In recognition of his contributions to the recycling industry, the Institute of Scrap Recycling Industries (ISRI) will award its 2019 Lifetime Achievement Award to Jerry Simms (retired) of Atlas Metal & Iron Corp. of Denver. Simms’ career in the recycling industry spanned more than four decades, during which he successfully led a number of key regulatory and legislative victories for the industry through his involvement with ISRI.
“One of the great privileges of being ISRI chairman is the opportunity to announce the Lifetime Achievement Award winner,” said Brian Shine in a statement. “This year, the honoree is Jerry Simms, and what a deserving winner he is. He has always been an ISRI mentor to me. Conducting himself with class and professionalism, he has a special gift to include input from everyone around him and then make thoughtful decisions that always promoted the best interests of our industry and its members."
Simms was a leading advocate for Superfund reform to protect scrap recycling companies. In 1991, he wrote to ISRI encouraging the organization and the industry to aggressively fight Superfund’s injustices. He argued that the law unfairly made scrap recycling companies liable for contamination that other companies caused. His letter called for rallying ISRI members at the grassroots level and leveraging their political power to effect change on this critical issue. His efforts culminated in the passage of the Superfund Recycling Equity Act in 1999.
Simms’ work in mobilizing his colleagues around the industry demonstrated the power of grassroots advocacy. His effort helped build a political structure at the trade association: The Grass Roots Implementation Team (GRIT) and set him on a path of leadership.
“I had the enormous pleasure of working closely with Jerry on Superfund all the way through his term as chair and beyond,” said Robin Wiener, president of ISRI, in a statement. “There is no stronger advocate for ISRI and the recycling industry than Jerry. He showed us the power one person can have, bringing together an entire industry to fight for a cause. His dedication to ISRI and recycling is endless. Beyond his work for the recycling industry, he is an incredibly special person who I feel incredibly lucky to have been able to work so closely with.”
In addition to his work on GRIT, Simms filled a variety of other ISRI leadership positions, including chair of the government affairs committee, member of the stormwater steering committee, nonferrous division director, director-at-large, chair of the ISRI PAC Leadership Council, member of the national board of directors and head of task forces that have addressed SREA, automotive mercury switches and other issues. He also led the membership criteria subgroup, part of the industry image task force, which helped draft ISRI’s code of conduct.
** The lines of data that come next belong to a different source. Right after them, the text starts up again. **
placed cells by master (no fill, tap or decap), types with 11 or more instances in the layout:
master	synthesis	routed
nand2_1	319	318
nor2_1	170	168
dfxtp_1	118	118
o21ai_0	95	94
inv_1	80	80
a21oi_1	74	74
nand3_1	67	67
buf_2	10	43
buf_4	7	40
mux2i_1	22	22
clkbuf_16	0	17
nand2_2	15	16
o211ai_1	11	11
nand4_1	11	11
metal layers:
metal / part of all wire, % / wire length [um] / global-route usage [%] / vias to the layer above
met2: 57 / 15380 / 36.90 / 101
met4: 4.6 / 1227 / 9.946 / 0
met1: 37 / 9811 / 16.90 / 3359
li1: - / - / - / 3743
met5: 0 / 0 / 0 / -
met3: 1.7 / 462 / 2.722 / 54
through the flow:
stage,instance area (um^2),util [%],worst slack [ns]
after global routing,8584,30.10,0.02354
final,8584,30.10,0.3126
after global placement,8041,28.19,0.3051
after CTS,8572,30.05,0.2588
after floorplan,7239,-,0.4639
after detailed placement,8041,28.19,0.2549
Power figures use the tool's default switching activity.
## config.mk

```make
export PLATFORM = sky130hd
export DESIGN_NAME = sadf_ctrl
export DESIGN_NICKNAME = d
export VERILOG_FILES = /design/src/sadf_pkg.sv /design/src/sadf_ctrl.sv
export SDC_FILE = /design/constraint.sdc
export NUM_CORES = 1
export LEC_CHECK = 0
export BUFFER_PORTS_ARGS = -buffer_cell sky130_fd_sc_hd__buf_4
export CORE_AREA = 2 2 39 41
export CTS_CLUSTER_DIAMETER = 200
export DETAILED_ROUTE_END_ITERATION = 10
export DIE_AREA = 0 0 41 43
export HOLD_SLACK_MARGIN = 0.12
export PLACE_DENSITY_LB_ADDON = 0.25
export SYNTH_ARGS = -nofsm -noshare
export SYNTH_HDL_FRONTEND = slang
export SYNTH_SLANG_ARGS = --single-unit
```

## constraint.sdc

```tcl
create_clock -name clk_i -period 1.4 [get_ports clk_i]
set_input_delay 0.14 -clock clk_i [delete_from_list [all_inputs] [get_ports clk_i]]
set_output_delay 0.14 -clock clk_i [all_outputs]
set_load 0.02 [all_outputs]
```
Simms ascended to ISRI Board chair, serving from 2012-14. During his tenure, he continued his strong push for ISRI’s advocacy efforts with particular emphasis on reinvigorating ISRI’s state program, led the efforts to further strengthen ISRI’s delivery of safety resources and support to all members and worked tirelessly to strengthen the industry’s image among the general public. His successes included fighting for the industry on the U.S. Environmental Protection Agency’s (EPA) rule of definition of solid waste, EPA’s authorization of plastics recycling from shredder fluff and expanding resources to fight metals theft.
“When working in concert, ISRI and our members can achieve any successes we need in the battles that confront us, be they legislative, regulatory or public perception,” said Simms in a statement.
Simms was first introduced to the scrap recycling industry while in high school in Cleveland. After graduating college, he moved to Colorado, where he, his brother and a cousin decided to form a scrap company called Mile High Metals before starting his career at Atlas.
The award presentation will take place during ISRI’s Annual Convention and Exposition April 8-11 in Los Angeles.